All components MUST emit error events in accordance with the Error event requirements.

This specification does not list a standard set of errors that components must implement since errors are specific to the component.

ComponentEventsDropped

Extends the EventsDropped event.

All components that can drop events MUST emit a ComponentEventsDropped event in accordance with the EventsDropped event requirements.

SinkNetworkBytesSent

(to be implemented)

Sinks MUST emit a SinkNetworkBytesSent that represents the egress of raw network bytes.

  • Emission
    • MUST emit immediately after egress of raw network bytes regardless of whether the transmission was successful or not.
      • This includes pull-based sinks, such as the prometheus_exporter sink, and SHOULD reflect the bytes sent to the client when requested (pulled).
    • MUST emit after processing of the bytes (encryption, compression, filtering, etc.)
  • Properties
    • byte_size - The number of raw network bytes sent after processing.
      • SHOULD be the closest representation possible of raw network bytes based on the sink's capabilities. For example, if the sink uses an HTTP client that does not provide access to the total request byte size, then the sink should use the byte size of the payload/body.
  • Metrics
    • MUST increment the component_sent_network_bytes_total counter by the defined value with the defined properties as metric tags.
  • Logs
    • MUST log a Network bytes sent. message at the trace level with the defined properties as key-value pairs.
    • MUST NOT be rate limited.

SourceNetworkBytesReceived

(to be implemented)

Sources MUST emit a SourceNetworkBytesReceived event that represents the ingress of raw network bytes.

  • Emission
    • MUST emit immediately after ingress of raw network bytes.
    • MUST emit before processing of the bytes (decryption, decompression, filtering, etc.).
      • This includes pull-based sources that issue requests to ingest bytes.
  • Properties
    • byte_size - The number of raw network bytes received before processing (decryption, decompression, filtering, etc.).
      • SHOULD be the closest representation possible of raw network bytes based on the source's capabilities. For example, if the source uses an HTTP client that only provides access to the request body, then the raw request body bytes should be used.
  • Metrics
    • MUST increment the component_received_network_bytes_total counter by the defined value with the defined properties as metric tags.
  • Logs
    • MUST log a Network bytes received. message at the trace level with the defined properties as key-value pairs.
    • MUST NOT be rate limited.

Sink Operational Requirements

Health checks

All sink components SHOULD define a health check. These checks are executed at boot and as part of vector validate. This health check SHOULD, as closely as possible, emulate the sink's normal operation to give the best possible signal that Vector is configured correctly.

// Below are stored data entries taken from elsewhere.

==> config.mk <==
export PLATFORM = sky130hd
export DESIGN_NAME = nco_sweep_ctrl_flat
export DESIGN_NICKNAME = d
export VERILOG_FILES = /design/src/rtl/nco_sweep_ctrl_if.sv /design/src/rtl/nco_sweep_ctrl.sv /design/src/flat_wrapper.sv
export SDC_FILE = /design/constraint.sdc
export NUM_CORES = 1
export LEC_CHECK = 0
export BUFFER_PORTS_ARGS = -buffer_cell sky130_fd_sc_hd__buf_2
export CAP_MARGIN = 20
export CORE_ASPECT_RATIO = 1.25
export CORE_MARGIN = 3
export CORE_UTILIZATION = 52
export DETAILED_ROUTE_END_ITERATION = 12
export PLACE_DENSITY = 0.8
export RECOVER_POWER = 25
export SYNTH_ARGS = -nofsm -noshare
export SYNTH_HDL_FRONTEND = slang
export SYNTH_SLANG_ARGS = --single-unit
==> constraint.sdc <==
create_clock -name clk -period 4.3 [get_ports clk]
set_input_delay 0 -clock clk [delete_from_list [all_inputs] [get_ports clk]]
set_output_delay 0 -clock clk [all_outputs]
set_load 0.02 [all_outputs]
`src/rtl/usb_buffer_arbiter.sv`:
```
// Arbitrates the shared USB data buffer between the RX engine, the TX engine and the AHB host port.
// The owner is locked for a whole packet or host session, and its strobes are muxed onto the buffer port.
module usb_buffer_arbiter #(
  parameter int DEPTH   = 64,
  parameter int OCC_W   = 7,
  parameter int TIMEOUT = 255
) (
  input  logic             clk,
  input  logic             rst,
  input  logic             rx_req,
  input  logic             rx_store,
  input  logic [7:0]       rx_wdata,
  input  logic             tx_req,
  input  logic             tx_get,
  input  logic             host_req,
  input  logic             host_store,
  input  logic [7:0]       host_wdata,
  input  logic             host_get,
  input  logic             host_clear,
  input  logic [OCC_W-1:0] buffer_occupancy,
  output logic             gnt_rx,
  output logic             gnt_tx,
  output logic             gnt_host,
  output logic             buf_store,
  output logic [7:0]       buf_wdata,
  output logic             buf_get,
  output logic             buf_flush,
  output logic             access_err,
  output logic             host_timeout
);

  typedef enum logic [2:0] {
    ST_IDLE,
    ST_FLUSH,
    ST_RX,
    ST_TX,
    ST_HOST
  } state_e;

  localparam logic [OCC_W-1:0] OCC_FULL    = OCC_W'(DEPTH);
  localparam logic [7:0]       TIMEOUT_CNT = 8'(TIMEOUT);

  state_e     state_q, state_d;
  logic [7:0] idle_cnt_q, idle_cnt_d;
  logic       access_err_q, access_err_d;
  logic       host_timeout_q, host_timeout_d;

  logic       store_req;
  logic       get_req;
  logic       clear_req;
  logic [7:0] wdata_sel;
  logic       buf_full;
  logic       buf_empty;
  logic       host_activity;
  logic [7:0] idle_cnt_inc;

  assign buf_full      = (buffer_occupancy >= OCC_FULL);
  assign buf_empty     = (buffer_occupancy == '0);
  assign host_activity = host_store | host_get | host_clear;
  assign idle_cnt_inc  = idle_cnt_q + 8'd1;

  assign gnt_rx       = (state_q == ST_RX);
  assign gnt_tx       = (state_q == ST_TX);
  assign gnt_host     = (state_q == ST_HOST);
  assign access_err   = access_err_q;
  assign host_timeout = host_timeout_q;

  // Only the current owner's strobes reach the buffer; everything else is dropped silently.
  always_comb begin
    store_req = 1'b0;
    get_req   = 1'b0;
    clear_req = 1'b0;
    wdata_sel = 8'h00;
    case (state_q)
      ST_RX: begin
        store_req = rx_store;
        wdata_sel = rx_wdata;
      end
      ST_TX: begin
        get_req = tx_get;
      end
      ST_HOST: begin
        store_req = host_store;
        get_req   = host_get;
        clear_req = host_clear;
        wdata_sel = host_wdata;
      end
      default: begin
        store_req = 1'b0;
      end
    endcase
  end

  // A clear overrides any same-cycle store/get; a store beats a colliding get.
  always_comb begin
    buf_store    = 1'b0;
    buf_get      = 1'b0;
    buf_wdata    = 8'h00;
    buf_flush    = (state_q == ST_FLUSH);
    access_err_d = 1'b0;
    if (clear_req) begin
      buf_flush = 1'b1;
    end else begin
      buf_store    = store_req && !buf_full;
      buf_get      = get_req && !store_req && !buf_empty;
      buf_wdata    = buf_store ? wdata_sel : 8'h00;
      access_err_d = (store_req && buf_full) ||
                     (get_req && buf_empty) ||
                     (store_req && get_req);
    end
  end

  always_comb begin
    state_d        = state_q;
    idle_cnt_d     = 8'h00;
    host_timeout_d = 1'b0;
    case (state_q)
      ST_IDLE: begin
        if (rx_req) begin
          state_d = ST_FLUSH;
        end else if (tx_req) begin
          state_d = ST_TX;
        end else if (host_req) begin
          state_d = ST_HOST;
        end
      end
      ST_FLUSH: begin
        state_d = ST_RX;
      end
      ST_RX: begin
        if (!rx_req) begin
          state_d = ST_IDLE;
        end
      end
      ST_TX: begin
        if (!tx_req) begin
          state_d = ST_IDLE;
        end
      end
      ST_HOST: begin
        // A silent host loses the lock once the idle counter reaches the limit.
        if (!host_req) begin
          state_d = ST_IDLE;
        end else if (!host_activity) begin
          idle_cnt_d = idle_cnt_inc;
          if (idle_cnt_inc == TIMEOUT_CNT) begin
            state_d        = ST_IDLE;
            host_timeout_d = 1'b1;
            idle_cnt_d     = 8'h00;
          end
        end
      end
      default: begin
        state_d = ST_IDLE;
      end
    endcase
  end

  always_ff @(posedge clk) begin
    if (rst) begin
      state_q        <= ST_IDLE;
      idle_cnt_q     <= 8'h00;
      access_err_q   <= 1'b0;
      host_timeout_q <= 1'b0;
    end else begin
      state_q        <= state_d;
      idle_cnt_q     <= idle_cnt_d;
      access_err_q   <= access_err_d;
      host_timeout_q <= host_timeout_d;
    end
  end

endmodule

```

These checks SHOULD NOT query the health of external systems, but MAY fail due to external system being unhealthy. For example, a health check for the aws_s3 sink might fail if AWS is unhealthy, but the check itself should not query for AWS's status.

See the development documentation for more context guidance.

Finalization

All sink components MUST defer finalization of events until after those events have been delivered. This finalization controls when the events are removed from any source disk buffer. To do this, the sink must extract the finalizers from events before they are delivered and ensure they are not dropped until after delivery is completed.

Acknowledgements

Further to the above, all sink components MUST support acknowledgements. This requires both a configuration option named acknowledgements conforming to the AcknowledgementsConfig type, as well as updating the status of all finalizers deferred above after delivery of the events is completed. This update is automatically handled for all sinks that use the newer StreamSink framework. Additionally, unit tests for the sink SHOULD ensure through unit tests that delivered batches have their status updated properly for both normal delivery and delivery errors.